What is required — Repeat verbatim only the lines from the opening of the material below through the one that contains "- critical path depth did not move".

Task inputs —
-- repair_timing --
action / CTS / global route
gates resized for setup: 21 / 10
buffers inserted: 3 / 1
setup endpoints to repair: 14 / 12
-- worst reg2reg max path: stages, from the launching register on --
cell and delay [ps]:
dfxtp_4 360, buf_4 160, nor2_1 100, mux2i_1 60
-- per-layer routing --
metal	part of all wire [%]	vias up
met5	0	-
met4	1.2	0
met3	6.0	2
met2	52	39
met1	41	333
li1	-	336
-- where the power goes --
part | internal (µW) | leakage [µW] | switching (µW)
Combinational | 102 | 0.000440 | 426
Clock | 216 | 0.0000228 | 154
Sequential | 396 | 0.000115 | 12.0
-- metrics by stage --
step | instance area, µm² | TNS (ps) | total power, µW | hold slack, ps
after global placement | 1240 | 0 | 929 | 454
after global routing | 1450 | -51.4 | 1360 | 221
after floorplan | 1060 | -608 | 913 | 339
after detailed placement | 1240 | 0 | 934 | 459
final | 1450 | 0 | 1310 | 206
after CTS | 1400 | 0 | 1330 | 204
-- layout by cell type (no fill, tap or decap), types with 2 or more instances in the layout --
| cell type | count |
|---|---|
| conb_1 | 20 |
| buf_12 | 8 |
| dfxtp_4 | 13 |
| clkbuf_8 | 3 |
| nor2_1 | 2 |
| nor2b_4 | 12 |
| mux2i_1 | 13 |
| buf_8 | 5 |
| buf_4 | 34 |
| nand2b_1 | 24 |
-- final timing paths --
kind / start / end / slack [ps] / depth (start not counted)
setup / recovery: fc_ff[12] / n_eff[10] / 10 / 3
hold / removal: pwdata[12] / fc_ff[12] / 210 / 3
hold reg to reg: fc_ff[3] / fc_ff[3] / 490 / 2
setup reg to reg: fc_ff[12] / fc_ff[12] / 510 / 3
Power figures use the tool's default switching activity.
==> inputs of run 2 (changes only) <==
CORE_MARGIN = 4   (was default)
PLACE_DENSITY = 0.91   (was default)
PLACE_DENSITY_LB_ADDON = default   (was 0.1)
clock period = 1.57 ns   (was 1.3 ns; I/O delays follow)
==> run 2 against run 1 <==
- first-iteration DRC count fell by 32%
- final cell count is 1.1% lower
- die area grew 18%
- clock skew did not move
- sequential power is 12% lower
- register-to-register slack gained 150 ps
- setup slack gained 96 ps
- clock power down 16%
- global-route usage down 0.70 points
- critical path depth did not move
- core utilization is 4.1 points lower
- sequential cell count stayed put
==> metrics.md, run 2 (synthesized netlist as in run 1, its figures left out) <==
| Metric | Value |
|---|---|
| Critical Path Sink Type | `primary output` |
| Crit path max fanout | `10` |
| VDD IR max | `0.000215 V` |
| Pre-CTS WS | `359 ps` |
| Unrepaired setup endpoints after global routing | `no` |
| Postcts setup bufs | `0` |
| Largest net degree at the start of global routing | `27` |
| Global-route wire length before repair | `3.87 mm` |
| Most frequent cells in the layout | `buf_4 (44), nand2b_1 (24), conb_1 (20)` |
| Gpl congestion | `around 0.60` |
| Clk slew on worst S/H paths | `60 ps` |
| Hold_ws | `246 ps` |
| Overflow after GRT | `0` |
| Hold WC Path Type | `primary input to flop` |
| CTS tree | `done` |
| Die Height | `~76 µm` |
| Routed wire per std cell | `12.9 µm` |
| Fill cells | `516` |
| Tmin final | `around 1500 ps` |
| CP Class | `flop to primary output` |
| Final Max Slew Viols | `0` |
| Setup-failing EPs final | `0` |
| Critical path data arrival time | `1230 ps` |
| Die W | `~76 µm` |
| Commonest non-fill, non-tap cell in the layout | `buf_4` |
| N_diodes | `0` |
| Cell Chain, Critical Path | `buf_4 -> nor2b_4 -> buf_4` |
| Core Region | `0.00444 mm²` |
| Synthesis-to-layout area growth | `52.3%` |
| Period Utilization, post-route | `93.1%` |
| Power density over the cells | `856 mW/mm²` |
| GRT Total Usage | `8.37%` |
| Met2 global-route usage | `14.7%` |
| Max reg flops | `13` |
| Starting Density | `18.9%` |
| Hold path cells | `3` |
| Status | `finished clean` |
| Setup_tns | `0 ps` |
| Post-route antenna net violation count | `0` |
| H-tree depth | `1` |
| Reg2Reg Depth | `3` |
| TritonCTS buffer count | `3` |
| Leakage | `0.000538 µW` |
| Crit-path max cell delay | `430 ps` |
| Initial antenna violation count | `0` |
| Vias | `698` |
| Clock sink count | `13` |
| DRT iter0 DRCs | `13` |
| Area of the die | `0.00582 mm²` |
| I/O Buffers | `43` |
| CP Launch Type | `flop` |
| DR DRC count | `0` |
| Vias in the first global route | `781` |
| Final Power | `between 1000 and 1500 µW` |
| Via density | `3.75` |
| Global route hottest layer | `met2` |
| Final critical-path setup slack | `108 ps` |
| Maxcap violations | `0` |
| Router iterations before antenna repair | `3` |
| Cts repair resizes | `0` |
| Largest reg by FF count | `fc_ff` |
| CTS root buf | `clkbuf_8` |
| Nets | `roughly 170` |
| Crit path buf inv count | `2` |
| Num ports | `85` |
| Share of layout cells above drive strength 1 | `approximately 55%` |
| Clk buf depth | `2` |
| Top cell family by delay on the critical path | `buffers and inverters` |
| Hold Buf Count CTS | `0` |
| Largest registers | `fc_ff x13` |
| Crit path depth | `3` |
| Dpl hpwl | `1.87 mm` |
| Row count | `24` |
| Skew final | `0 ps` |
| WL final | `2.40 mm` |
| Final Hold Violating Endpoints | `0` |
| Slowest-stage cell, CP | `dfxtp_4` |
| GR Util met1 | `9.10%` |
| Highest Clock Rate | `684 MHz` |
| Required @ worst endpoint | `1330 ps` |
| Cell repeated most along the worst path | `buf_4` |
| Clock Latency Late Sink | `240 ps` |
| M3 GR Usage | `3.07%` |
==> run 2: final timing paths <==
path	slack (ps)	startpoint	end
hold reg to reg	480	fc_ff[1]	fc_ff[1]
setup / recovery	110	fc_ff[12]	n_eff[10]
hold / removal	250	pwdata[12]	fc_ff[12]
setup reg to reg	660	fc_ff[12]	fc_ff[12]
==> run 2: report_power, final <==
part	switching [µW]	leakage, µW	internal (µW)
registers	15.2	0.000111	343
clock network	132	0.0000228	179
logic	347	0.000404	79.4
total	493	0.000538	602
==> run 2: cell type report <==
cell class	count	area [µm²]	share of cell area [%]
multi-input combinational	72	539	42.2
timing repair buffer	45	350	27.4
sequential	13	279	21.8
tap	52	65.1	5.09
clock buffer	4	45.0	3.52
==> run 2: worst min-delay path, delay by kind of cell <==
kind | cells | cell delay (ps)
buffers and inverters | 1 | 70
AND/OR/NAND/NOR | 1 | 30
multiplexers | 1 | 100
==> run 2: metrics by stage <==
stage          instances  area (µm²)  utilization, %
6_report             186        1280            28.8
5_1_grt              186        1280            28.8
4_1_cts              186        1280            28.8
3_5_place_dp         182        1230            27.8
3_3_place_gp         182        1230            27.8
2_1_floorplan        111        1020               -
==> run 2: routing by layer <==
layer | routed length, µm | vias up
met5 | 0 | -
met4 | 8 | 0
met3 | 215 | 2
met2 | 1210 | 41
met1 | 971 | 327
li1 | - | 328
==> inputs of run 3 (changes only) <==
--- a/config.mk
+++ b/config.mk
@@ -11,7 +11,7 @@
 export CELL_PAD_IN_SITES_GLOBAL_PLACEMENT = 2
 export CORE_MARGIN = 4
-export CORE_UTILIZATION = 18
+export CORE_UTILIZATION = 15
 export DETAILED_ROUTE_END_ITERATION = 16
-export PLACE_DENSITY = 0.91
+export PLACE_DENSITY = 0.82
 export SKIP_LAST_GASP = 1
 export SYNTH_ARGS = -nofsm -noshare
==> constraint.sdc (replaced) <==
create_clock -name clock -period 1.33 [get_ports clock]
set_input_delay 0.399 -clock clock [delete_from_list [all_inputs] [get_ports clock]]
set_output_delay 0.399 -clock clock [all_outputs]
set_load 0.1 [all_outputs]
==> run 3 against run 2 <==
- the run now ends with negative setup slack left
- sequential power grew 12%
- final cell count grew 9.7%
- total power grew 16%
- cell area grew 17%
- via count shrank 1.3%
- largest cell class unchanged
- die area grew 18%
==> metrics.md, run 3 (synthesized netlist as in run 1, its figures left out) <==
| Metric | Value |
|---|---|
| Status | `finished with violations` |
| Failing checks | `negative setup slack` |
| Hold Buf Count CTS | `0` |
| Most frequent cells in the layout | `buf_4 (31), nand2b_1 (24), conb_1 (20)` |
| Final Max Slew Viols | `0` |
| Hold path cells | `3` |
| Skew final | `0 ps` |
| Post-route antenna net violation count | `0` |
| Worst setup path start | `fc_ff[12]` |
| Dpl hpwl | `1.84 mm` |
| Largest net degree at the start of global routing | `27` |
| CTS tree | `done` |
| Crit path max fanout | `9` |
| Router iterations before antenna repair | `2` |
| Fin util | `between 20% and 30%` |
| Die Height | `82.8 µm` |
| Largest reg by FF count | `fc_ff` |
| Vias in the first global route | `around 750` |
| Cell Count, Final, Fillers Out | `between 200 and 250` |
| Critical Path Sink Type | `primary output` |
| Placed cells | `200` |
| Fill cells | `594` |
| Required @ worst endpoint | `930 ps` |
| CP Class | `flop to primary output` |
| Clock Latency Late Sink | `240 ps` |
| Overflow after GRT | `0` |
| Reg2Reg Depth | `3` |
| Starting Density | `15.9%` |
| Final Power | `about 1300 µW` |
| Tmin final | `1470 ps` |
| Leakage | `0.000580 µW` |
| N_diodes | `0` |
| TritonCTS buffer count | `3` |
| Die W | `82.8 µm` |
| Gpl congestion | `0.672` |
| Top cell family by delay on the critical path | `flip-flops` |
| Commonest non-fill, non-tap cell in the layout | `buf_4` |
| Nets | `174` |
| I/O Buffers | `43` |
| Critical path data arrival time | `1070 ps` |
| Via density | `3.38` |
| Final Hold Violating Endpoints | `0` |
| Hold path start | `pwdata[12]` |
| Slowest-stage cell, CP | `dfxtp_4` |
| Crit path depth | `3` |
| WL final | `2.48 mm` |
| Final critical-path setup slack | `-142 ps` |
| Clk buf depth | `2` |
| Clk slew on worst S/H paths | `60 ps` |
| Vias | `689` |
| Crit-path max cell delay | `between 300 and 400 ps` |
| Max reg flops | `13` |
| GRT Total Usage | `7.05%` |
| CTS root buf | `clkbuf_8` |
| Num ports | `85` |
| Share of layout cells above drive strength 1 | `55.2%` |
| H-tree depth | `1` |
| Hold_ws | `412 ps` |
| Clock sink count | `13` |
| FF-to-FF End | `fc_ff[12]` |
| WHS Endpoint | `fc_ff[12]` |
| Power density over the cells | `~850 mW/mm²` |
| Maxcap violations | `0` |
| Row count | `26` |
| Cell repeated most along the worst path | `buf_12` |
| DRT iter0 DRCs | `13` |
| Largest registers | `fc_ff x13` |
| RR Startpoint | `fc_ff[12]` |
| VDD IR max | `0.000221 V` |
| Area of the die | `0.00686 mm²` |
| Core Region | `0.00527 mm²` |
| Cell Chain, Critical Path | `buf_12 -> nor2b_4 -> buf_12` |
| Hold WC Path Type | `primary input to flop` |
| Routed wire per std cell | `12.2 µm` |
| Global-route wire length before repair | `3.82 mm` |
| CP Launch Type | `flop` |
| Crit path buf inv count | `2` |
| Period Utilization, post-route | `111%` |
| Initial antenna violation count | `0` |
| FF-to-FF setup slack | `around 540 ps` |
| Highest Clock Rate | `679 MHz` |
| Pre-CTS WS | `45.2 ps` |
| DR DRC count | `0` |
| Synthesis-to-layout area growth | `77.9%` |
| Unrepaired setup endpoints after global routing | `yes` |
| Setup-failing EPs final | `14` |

Solution for this task —
-- repair_timing --
action / CTS / global route
gates resized for setup: 21 / 10
buffers inserted: 3 / 1
setup endpoints to repair: 14 / 12
-- worst reg2reg max path: stages, from the launching register on --
cell and delay [ps]:
dfxtp_4 360, buf_4 160, nor2_1 100, mux2i_1 60
-- per-layer routing --
metal	part of all wire [%]	vias up
met5	0	-
met4	1.2	0
met3	6.0	2
met2	52	39
met1	41	333
li1	-	336
-- where the power goes --
part | internal (µW) | leakage [µW] | switching (µW)
Combinational | 102 | 0.000440 | 426
Clock | 216 | 0.0000228 | 154
Sequential | 396 | 0.000115 | 12.0
-- metrics by stage --
step | instance area, µm² | TNS (ps) | total power, µW | hold slack, ps
after global placement | 1240 | 0 | 929 | 454
after global routing | 1450 | -51.4 | 1360 | 221
after floorplan | 1060 | -608 | 913 | 339
after detailed placement | 1240 | 0 | 934 | 459
final | 1450 | 0 | 1310 | 206
after CTS | 1400 | 0 | 1330 | 204
-- layout by cell type (no fill, tap or decap), types with 2 or more instances in the layout --
| cell type | count |
|---|---|
| conb_1 | 20 |
| buf_12 | 8 |
| dfxtp_4 | 13 |
| clkbuf_8 | 3 |
| nor2_1 | 2 |
| nor2b_4 | 12 |
| mux2i_1 | 13 |
| buf_8 | 5 |
| buf_4 | 34 |
| nand2b_1 | 24 |
-- final timing paths --
kind / start / end / slack [ps] / depth (start not counted)
setup / recovery: fc_ff[12] / n_eff[10] / 10 / 3
hold / removal: pwdata[12] / fc_ff[12] / 210 / 3
hold reg to reg: fc_ff[3] / fc_ff[3] / 490 / 2
setup reg to reg: fc_ff[12] / fc_ff[12] / 510 / 3
Power figures use the tool's default switching activity.
==> inputs of run 2 (changes only) <==
CORE_MARGIN = 4   (was default)
PLACE_DENSITY = 0.91   (was default)
PLACE_DENSITY_LB_ADDON = default   (was 0.1)
clock period = 1.57 ns   (was 1.3 ns; I/O delays follow)
==> run 2 against run 1 <==
- first-iteration DRC count fell by 32%
- final cell count is 1.1% lower
- die area grew 18%
- clock skew did not move
- sequential power is 12% lower
- register-to-register slack gained 150 ps
- setup slack gained 96 ps
- clock power down 16%
- global-route usage down 0.70 points
- critical path depth did not move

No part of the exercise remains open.